What needs to be done:
Please read the records below and return each line holding the string "before".

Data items
== Segment start ==

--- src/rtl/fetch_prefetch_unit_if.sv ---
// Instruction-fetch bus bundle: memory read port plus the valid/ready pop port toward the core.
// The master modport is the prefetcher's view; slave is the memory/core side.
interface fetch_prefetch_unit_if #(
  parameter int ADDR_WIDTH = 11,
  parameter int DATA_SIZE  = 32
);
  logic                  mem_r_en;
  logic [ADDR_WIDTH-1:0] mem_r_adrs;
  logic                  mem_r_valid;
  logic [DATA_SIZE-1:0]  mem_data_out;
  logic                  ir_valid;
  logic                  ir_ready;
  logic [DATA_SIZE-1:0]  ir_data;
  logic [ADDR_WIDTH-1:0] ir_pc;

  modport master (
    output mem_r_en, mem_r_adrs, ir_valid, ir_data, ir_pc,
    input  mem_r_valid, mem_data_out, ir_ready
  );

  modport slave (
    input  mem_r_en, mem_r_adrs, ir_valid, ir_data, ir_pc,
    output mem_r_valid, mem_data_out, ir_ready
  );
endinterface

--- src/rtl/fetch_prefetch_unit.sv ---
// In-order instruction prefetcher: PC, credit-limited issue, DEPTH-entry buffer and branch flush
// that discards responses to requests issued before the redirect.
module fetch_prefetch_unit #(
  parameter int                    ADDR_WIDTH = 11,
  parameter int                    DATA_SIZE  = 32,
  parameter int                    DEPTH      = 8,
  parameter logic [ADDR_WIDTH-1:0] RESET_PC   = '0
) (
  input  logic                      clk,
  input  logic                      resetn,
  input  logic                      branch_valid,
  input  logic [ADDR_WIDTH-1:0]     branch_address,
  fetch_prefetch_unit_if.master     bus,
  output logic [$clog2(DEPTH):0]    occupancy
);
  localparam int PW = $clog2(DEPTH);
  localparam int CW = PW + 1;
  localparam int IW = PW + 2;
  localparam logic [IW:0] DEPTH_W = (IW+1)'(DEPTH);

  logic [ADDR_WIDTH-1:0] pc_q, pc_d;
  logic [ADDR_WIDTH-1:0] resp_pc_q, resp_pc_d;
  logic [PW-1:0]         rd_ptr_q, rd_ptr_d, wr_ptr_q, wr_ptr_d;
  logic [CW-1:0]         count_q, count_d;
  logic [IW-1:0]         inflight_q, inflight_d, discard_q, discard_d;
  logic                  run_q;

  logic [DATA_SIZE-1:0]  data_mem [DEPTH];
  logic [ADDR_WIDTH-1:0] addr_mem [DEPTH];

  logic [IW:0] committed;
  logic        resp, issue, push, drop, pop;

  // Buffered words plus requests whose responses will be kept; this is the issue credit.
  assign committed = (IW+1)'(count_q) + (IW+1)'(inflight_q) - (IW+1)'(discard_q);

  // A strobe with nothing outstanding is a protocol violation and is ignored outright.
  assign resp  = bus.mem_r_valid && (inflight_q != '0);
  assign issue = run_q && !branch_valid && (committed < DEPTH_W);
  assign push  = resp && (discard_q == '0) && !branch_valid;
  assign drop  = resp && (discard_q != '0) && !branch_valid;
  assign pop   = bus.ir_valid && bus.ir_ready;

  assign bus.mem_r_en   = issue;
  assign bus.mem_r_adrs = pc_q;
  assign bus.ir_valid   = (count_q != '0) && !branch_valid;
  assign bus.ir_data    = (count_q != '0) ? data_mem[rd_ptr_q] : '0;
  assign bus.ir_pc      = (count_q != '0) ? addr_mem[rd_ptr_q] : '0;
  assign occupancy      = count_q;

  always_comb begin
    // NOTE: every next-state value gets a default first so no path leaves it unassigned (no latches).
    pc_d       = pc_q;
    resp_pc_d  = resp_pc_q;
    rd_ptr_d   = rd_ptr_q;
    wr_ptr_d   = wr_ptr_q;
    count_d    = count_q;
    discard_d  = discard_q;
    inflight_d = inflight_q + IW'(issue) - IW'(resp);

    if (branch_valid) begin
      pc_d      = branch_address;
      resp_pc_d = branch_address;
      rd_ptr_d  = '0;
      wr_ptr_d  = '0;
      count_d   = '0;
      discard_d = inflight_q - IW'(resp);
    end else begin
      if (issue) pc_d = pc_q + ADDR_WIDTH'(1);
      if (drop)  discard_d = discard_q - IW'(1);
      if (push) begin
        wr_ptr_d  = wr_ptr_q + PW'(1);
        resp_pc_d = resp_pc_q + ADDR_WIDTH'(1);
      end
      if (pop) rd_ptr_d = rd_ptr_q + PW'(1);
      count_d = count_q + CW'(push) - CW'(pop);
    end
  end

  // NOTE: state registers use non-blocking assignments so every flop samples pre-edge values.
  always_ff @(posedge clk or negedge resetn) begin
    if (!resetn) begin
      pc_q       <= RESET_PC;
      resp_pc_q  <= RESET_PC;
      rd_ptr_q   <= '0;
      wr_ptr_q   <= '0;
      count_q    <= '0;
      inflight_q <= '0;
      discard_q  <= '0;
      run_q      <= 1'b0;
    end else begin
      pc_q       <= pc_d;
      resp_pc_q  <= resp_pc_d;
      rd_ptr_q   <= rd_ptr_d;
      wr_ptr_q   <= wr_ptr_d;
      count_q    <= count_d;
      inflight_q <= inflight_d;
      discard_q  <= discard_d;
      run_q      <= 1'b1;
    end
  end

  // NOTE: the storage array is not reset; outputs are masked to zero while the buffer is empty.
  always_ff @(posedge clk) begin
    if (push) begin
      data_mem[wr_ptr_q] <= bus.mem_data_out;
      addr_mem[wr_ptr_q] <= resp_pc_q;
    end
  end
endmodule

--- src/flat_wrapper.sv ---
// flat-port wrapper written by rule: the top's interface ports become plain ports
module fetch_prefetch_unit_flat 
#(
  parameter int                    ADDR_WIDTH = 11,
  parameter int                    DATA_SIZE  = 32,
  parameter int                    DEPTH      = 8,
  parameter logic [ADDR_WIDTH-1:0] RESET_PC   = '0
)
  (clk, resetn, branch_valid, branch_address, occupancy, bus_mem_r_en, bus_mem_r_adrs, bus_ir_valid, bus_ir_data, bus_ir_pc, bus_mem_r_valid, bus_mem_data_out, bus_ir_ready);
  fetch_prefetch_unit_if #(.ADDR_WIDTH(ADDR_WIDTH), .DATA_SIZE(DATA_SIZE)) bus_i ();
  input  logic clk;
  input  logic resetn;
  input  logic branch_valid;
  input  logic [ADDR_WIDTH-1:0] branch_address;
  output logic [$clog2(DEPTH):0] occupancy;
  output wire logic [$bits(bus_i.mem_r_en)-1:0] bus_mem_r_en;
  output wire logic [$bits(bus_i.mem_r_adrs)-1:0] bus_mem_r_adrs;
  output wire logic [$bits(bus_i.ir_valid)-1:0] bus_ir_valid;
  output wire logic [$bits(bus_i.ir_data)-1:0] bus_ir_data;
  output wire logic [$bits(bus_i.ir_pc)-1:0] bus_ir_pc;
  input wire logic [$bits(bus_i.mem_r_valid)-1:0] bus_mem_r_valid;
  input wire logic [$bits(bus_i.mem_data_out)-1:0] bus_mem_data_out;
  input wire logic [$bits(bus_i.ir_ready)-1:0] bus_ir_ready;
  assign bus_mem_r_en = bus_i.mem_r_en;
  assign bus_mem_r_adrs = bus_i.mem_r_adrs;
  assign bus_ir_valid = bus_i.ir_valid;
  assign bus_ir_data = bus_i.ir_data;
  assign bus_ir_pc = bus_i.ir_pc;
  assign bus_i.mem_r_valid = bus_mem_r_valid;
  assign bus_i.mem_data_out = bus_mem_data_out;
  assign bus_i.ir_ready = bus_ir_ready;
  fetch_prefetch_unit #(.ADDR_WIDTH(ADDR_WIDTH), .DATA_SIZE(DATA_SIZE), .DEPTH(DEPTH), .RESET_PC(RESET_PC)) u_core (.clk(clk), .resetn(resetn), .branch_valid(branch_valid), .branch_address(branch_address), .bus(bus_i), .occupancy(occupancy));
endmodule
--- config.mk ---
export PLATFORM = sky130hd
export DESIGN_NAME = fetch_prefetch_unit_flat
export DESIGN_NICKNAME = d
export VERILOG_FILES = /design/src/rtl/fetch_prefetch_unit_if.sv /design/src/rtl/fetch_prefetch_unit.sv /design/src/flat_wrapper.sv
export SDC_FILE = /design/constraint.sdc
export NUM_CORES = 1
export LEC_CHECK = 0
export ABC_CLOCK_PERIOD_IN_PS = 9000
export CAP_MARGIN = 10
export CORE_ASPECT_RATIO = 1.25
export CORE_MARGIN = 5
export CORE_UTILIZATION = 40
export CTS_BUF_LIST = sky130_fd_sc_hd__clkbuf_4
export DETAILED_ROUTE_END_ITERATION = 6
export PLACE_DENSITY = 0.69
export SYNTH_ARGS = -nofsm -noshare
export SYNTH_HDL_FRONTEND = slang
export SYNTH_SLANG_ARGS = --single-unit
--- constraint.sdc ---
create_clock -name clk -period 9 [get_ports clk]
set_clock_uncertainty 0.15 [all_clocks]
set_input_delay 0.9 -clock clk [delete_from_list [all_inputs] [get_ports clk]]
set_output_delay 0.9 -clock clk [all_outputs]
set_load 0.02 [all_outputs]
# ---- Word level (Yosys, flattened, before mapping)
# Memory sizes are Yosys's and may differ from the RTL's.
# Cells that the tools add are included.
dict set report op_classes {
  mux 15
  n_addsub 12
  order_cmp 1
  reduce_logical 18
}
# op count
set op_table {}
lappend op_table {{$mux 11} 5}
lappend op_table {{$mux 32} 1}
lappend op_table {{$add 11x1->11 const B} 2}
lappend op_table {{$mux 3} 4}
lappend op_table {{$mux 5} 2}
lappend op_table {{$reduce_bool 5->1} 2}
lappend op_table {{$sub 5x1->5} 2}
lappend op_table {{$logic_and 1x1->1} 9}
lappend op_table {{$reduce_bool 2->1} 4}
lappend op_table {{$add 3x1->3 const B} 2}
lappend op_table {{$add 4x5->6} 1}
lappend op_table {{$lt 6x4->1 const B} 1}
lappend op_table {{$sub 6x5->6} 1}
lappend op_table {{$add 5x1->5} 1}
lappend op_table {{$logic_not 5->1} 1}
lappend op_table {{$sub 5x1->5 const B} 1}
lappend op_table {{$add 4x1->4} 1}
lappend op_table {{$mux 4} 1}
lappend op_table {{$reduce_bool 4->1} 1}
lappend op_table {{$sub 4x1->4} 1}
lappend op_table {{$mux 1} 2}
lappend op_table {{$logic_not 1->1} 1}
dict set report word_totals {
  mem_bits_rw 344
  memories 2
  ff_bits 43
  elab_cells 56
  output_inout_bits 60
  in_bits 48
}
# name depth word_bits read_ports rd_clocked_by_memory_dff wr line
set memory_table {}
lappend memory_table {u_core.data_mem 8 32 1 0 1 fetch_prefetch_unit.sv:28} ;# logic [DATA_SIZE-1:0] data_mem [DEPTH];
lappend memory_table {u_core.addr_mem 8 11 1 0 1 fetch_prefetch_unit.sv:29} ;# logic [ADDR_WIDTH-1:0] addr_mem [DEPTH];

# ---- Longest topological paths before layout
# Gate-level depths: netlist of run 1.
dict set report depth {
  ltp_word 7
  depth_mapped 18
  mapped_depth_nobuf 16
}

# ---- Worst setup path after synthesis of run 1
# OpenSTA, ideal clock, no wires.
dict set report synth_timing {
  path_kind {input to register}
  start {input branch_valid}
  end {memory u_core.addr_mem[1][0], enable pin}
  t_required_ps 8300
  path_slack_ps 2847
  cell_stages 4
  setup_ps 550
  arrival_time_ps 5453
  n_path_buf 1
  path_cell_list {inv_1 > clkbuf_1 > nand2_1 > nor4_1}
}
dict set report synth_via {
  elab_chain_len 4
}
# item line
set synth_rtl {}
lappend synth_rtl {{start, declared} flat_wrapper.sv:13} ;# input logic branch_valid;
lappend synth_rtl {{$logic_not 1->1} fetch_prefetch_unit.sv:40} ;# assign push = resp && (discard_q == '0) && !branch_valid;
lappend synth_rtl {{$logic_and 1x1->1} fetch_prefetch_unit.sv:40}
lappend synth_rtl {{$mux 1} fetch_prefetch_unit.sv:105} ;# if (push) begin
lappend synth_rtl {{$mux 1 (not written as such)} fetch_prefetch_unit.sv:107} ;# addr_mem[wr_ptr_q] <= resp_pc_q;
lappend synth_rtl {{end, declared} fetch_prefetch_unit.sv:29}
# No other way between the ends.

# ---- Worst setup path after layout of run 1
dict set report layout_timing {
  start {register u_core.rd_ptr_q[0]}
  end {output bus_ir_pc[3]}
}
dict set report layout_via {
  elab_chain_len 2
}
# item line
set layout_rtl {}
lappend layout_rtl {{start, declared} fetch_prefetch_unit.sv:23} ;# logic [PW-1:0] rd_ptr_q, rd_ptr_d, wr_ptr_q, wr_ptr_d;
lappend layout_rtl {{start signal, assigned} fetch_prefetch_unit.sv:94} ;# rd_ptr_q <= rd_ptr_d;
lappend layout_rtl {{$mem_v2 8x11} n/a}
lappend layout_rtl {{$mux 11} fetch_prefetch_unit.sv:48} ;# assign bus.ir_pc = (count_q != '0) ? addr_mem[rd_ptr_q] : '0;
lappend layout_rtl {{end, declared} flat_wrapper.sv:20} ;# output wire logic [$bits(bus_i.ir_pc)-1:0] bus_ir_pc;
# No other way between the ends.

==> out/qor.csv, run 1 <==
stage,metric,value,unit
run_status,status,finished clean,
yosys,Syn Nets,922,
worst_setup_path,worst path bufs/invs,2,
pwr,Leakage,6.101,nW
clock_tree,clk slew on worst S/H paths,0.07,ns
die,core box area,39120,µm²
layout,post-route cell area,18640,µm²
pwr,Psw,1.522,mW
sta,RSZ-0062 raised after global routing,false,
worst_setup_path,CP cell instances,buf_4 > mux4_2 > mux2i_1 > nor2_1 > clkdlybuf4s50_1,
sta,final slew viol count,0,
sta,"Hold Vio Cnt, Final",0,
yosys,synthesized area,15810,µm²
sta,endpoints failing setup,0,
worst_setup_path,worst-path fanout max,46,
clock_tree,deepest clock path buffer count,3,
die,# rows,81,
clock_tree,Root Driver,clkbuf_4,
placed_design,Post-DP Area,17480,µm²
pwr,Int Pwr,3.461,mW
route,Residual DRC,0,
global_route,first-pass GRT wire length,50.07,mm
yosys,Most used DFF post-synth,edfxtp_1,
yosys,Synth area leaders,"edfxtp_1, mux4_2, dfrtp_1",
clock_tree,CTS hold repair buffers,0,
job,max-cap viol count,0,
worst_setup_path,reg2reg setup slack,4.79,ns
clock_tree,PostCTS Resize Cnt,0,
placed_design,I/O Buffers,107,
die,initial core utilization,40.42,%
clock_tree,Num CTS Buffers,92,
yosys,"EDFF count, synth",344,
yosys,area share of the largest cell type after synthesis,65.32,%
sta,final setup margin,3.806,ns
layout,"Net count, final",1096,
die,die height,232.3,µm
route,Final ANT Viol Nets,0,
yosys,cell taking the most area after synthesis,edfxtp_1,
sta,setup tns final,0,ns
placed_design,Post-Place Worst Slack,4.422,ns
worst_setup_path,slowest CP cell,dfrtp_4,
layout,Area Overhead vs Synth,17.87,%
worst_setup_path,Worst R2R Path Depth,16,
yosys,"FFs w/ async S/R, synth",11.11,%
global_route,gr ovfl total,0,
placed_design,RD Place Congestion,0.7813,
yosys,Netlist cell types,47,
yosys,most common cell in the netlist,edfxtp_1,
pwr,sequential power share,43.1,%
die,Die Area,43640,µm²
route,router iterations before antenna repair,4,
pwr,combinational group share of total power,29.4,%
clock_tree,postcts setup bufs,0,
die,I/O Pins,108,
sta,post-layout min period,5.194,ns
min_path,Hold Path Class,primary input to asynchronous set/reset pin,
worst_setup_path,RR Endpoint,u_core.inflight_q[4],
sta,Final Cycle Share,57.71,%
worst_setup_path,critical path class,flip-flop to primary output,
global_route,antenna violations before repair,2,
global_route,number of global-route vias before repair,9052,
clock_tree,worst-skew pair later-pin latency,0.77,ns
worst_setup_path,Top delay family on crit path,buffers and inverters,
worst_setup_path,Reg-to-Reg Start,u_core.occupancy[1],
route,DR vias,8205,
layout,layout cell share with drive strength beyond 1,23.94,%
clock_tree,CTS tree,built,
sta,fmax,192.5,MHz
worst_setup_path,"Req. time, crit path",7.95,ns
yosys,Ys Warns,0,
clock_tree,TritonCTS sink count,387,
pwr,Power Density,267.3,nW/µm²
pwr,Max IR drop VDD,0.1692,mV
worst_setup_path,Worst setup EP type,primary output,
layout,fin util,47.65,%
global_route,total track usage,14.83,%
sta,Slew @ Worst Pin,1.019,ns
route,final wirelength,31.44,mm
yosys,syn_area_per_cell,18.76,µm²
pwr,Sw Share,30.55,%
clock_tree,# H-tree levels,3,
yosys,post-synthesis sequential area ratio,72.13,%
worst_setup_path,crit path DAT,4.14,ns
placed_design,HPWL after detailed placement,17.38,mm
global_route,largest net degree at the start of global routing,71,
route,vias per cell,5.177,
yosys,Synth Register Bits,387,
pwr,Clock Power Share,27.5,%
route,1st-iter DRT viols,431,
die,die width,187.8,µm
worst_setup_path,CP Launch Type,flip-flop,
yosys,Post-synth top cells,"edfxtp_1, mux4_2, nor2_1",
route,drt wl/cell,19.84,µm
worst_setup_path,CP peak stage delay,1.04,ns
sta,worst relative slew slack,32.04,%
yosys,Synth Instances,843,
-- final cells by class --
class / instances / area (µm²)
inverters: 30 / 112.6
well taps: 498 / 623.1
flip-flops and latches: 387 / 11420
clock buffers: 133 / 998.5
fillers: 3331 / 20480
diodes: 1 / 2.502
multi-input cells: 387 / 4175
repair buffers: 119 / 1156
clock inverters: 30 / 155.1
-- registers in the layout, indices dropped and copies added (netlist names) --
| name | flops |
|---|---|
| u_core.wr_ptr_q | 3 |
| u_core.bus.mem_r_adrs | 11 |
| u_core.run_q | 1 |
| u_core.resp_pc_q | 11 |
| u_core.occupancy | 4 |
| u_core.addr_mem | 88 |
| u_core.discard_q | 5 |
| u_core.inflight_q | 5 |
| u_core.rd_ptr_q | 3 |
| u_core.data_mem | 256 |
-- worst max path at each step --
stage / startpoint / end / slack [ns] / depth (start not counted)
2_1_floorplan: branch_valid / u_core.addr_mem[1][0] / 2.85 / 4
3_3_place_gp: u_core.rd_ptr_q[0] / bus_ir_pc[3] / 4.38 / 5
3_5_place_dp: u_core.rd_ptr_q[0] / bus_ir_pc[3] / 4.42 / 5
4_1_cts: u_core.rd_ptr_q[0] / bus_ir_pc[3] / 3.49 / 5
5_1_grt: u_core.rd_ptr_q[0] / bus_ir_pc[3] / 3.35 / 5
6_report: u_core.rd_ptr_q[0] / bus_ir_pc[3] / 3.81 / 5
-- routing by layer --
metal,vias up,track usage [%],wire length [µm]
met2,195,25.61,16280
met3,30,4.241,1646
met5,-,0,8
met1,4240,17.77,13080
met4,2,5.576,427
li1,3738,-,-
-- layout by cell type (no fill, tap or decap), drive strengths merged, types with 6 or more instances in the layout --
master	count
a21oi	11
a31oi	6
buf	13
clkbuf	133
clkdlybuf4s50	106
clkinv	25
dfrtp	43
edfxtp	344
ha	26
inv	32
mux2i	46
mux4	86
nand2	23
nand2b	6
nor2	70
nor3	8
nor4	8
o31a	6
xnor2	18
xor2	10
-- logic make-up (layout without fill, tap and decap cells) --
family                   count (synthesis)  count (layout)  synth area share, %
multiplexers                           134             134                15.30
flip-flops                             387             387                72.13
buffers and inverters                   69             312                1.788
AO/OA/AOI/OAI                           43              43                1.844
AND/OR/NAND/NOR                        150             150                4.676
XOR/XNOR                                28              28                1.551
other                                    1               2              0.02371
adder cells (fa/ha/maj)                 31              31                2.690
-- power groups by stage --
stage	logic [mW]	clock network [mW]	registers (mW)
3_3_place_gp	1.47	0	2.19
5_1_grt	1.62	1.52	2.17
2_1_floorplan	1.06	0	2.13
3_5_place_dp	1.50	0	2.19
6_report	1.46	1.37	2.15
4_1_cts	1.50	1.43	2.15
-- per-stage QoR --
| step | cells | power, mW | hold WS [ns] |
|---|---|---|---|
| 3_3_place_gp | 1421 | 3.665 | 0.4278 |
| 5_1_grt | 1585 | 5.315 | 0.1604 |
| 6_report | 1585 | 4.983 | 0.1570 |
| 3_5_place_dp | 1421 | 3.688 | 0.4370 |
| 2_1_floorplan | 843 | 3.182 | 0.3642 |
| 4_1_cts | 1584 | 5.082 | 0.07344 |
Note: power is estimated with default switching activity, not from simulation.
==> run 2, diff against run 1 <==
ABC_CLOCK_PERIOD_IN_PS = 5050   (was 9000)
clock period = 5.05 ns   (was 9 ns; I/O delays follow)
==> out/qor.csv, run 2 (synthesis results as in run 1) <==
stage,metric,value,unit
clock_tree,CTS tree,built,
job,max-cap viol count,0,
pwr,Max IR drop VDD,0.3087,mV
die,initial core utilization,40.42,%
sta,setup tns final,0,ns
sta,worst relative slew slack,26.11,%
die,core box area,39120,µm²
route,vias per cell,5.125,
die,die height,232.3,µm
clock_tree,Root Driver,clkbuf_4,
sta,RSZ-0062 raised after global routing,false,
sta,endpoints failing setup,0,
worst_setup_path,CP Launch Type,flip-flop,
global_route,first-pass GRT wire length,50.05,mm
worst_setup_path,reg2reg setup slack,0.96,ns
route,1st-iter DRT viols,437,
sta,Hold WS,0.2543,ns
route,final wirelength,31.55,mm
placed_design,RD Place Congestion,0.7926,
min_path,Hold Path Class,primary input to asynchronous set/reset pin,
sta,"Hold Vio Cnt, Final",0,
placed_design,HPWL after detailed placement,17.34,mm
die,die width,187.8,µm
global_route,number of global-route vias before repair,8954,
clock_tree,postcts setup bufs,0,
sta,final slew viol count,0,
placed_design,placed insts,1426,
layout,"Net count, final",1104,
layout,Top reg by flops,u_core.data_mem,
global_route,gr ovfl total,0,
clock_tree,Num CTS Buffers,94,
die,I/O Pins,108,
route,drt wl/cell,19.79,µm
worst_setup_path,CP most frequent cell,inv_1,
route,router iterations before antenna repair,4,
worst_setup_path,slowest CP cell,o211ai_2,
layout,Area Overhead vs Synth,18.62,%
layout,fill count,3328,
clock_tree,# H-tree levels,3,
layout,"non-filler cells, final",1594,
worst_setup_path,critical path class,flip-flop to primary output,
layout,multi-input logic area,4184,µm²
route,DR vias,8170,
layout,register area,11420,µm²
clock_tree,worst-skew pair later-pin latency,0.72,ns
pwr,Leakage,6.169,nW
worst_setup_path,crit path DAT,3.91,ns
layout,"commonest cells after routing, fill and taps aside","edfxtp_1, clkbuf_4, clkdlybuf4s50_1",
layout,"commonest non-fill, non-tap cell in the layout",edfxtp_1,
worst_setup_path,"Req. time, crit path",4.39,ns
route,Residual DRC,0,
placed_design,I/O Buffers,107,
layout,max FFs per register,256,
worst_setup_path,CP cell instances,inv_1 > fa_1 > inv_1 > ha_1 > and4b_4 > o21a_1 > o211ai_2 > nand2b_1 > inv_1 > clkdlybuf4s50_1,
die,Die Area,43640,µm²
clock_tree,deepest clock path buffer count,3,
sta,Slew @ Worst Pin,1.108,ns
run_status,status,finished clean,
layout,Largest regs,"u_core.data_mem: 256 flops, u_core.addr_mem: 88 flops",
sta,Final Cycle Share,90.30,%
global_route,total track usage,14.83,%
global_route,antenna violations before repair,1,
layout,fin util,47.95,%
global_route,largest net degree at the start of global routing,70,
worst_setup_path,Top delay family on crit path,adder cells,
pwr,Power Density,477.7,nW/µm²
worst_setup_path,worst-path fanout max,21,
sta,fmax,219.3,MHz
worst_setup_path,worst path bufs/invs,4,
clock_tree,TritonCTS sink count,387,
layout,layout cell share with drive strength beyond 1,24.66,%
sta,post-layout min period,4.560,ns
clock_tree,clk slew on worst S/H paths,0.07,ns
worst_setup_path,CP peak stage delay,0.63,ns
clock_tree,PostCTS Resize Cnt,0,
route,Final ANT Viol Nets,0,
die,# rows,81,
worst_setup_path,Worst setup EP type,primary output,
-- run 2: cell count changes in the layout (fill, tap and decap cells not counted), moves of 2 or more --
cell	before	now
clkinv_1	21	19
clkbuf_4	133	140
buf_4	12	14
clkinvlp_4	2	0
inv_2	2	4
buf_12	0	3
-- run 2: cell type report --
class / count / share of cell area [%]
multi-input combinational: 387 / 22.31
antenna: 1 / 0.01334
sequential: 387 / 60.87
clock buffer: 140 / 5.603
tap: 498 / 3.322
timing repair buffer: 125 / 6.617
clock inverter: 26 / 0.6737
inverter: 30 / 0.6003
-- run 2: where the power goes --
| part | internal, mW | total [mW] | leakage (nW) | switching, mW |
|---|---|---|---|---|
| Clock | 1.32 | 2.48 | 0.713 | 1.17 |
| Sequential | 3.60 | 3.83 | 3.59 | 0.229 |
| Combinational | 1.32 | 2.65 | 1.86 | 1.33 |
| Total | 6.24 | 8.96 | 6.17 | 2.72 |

== Segment end ==

Response:
// that discards responses to requests issued before the redirect.
# ---- Word level (Yosys, flattened, before mapping)
# ---- Longest topological paths before layout
route,router iterations before antenna repair,4,
global_route,antenna violations before repair,2,
global_route,number of global-route vias before repair,9052,
global_route,number of global-route vias before repair,8954,
route,router iterations before antenna repair,4,
global_route,antenna violations before repair,1,
cell	before	now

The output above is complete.